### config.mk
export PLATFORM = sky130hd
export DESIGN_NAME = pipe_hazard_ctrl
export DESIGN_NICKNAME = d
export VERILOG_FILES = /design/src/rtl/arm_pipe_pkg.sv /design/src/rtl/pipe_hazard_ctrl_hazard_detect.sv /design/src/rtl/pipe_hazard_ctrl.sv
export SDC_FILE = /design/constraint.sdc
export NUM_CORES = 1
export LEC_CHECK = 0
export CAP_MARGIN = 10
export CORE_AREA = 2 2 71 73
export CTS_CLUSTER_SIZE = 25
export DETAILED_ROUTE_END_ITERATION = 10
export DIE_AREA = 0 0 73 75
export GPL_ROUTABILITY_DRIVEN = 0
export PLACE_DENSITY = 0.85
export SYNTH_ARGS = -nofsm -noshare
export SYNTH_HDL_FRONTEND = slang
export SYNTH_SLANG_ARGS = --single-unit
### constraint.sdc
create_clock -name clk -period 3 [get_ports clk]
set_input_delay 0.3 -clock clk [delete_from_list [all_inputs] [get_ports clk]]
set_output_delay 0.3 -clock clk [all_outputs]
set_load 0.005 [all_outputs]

Directions: Look above for the line containing "export PLACE_DENSITY = 0.85"; copy from it through the last line, exactly, and nothing more.

Answer to this task:
export PLACE_DENSITY = 0.85
export SYNTH_ARGS = -nofsm -noshare
export SYNTH_HDL_FRONTEND = slang
export SYNTH_SLANG_ARGS = --single-unit
### constraint.sdc
create_clock -name clk -period 3 [get_ports clk]
set_input_delay 0.3 -clock clk [delete_from_list [all_inputs] [get_ports clk]]
set_output_delay 0.3 -clock clk [all_outputs]
set_load 0.005 [all_outputs]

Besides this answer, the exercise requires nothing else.